In 1943, Adolph Greenbaum and Ed Rostein sold this building to Roy Lockenour. Adolph rented space from Lockenour with the understanding that Adolph would have the first chance to buy the building if Lockenour decided to sell it. Adolph died in 1960 while on a hiking trip in Olympic National Park in Washington. His sister, Irene Depenbrock, then took over Greenbaum’s Fine Fabrics. Irene’s husband, Albert Depenbrock, eventually joined his wife in the Greenbaum business.

A few years later, Roy Lockenour told Albert Depenbrock that Lipman’s department store wanted to buy the building and that they had agreed on a price, but he was honoring his earlier agreement with the deceased Adolph Greenbaum and offered it to the Depenbrocks first.
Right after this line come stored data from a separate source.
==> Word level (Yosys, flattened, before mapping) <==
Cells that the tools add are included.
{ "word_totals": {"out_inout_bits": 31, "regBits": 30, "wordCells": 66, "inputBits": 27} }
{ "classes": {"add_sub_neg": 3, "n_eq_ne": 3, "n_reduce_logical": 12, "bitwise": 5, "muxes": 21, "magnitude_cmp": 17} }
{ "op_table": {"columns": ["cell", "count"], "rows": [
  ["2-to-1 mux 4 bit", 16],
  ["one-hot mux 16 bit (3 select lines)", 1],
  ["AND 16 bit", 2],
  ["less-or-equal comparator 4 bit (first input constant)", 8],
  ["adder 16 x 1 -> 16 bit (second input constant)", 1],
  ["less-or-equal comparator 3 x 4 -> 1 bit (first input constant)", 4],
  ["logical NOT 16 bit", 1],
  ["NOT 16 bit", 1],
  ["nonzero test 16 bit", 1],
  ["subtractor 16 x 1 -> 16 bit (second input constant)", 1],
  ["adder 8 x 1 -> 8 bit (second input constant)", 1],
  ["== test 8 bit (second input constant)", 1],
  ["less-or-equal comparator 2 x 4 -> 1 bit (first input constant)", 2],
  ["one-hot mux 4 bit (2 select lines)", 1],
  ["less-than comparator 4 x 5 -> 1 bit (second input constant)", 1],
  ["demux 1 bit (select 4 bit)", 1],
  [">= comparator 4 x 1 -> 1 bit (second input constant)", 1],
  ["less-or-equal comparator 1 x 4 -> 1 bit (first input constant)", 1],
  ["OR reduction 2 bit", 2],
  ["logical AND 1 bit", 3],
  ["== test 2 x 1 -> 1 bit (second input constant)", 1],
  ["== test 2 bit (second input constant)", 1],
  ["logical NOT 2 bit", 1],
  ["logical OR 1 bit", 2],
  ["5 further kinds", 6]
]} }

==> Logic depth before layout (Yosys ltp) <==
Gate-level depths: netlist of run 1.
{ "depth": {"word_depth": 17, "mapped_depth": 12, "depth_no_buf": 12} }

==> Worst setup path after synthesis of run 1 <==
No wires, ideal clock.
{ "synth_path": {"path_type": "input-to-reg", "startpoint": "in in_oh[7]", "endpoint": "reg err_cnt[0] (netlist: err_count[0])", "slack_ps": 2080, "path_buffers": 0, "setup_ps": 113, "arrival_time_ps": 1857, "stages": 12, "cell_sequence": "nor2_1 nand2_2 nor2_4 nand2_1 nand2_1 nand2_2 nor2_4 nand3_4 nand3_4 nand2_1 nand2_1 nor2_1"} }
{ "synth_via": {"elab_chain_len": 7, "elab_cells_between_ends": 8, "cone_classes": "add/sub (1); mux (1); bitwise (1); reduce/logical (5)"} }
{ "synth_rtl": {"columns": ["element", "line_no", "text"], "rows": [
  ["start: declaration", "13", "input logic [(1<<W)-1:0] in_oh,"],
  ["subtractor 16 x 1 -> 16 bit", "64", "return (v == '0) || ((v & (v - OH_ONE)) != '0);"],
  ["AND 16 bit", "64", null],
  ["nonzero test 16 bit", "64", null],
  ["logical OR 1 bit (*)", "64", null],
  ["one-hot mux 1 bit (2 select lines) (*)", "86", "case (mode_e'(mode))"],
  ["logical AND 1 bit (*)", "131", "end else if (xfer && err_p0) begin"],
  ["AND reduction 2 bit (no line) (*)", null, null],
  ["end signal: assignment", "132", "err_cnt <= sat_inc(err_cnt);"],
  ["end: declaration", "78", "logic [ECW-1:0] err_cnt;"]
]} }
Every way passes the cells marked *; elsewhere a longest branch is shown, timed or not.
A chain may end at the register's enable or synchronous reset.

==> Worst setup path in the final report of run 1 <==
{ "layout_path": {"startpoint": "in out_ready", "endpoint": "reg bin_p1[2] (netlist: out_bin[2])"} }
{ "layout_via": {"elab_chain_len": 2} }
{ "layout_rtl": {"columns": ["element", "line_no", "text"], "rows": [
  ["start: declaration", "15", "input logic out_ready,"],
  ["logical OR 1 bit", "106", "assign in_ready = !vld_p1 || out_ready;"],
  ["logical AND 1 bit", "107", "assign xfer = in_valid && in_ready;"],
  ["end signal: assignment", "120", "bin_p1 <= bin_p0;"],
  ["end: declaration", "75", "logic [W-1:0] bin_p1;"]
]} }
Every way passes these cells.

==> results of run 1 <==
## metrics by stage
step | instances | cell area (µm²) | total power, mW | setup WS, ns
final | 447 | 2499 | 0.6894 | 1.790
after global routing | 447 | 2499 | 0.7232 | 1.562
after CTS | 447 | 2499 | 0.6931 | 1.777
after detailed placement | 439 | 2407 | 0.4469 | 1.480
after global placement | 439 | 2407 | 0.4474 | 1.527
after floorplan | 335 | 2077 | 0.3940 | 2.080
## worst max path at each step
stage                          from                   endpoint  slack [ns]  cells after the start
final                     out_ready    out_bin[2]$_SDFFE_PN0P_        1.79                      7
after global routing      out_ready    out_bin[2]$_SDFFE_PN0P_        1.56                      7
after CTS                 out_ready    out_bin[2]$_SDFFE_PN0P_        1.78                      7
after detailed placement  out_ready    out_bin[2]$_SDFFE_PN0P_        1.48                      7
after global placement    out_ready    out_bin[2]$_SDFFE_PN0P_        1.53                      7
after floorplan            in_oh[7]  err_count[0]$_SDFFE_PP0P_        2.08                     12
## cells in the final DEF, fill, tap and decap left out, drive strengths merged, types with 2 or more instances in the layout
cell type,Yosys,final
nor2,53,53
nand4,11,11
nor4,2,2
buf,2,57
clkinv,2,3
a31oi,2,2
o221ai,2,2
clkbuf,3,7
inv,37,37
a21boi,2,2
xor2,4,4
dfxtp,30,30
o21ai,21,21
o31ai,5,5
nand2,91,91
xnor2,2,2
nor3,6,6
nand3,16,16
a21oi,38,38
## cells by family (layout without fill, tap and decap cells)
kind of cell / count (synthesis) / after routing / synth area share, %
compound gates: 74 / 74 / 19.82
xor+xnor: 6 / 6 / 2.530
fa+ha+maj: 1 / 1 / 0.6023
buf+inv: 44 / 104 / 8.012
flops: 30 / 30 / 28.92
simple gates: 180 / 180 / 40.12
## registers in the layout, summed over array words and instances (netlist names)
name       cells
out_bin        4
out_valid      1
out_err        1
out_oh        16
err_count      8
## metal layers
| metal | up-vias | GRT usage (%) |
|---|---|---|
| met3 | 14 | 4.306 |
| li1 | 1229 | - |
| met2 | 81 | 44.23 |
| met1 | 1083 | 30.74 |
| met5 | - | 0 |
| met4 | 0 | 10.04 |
Albert took his time before telling Irene about this, not realizing that Lipman’s intended to replace the building with an enlarged parking lot. After hearing this, Irene Depenbrock immediately went to the bank and successfully obtained financing. She then called Roy Lockenour, who was in a meeting with Lipman’s. On December 9, 1966, he sold the building to Albert and Irene Depenbrock, thus preserving it for their future use.

The Depenbrocks’ daughter, Sylvia, and her husband, Bill Dorney, bought the business on January 1, 1978. Bill and Sylvia worked together at Greenbuam’s Fine Fabrics until 1985 when Bill left to become director of the Salem Downtown Association. Sylvia specialized the shop’s merchandise further, changing the fabric store into a quilting fabric shop in 1988, known as “Greenbaum’s Quilted Forest.” Bill and Sylvia Dorney purchased the South Eldridge Block in May of 1999. Greenbaum’s Quilted Forest continues to occupy the building in 2000.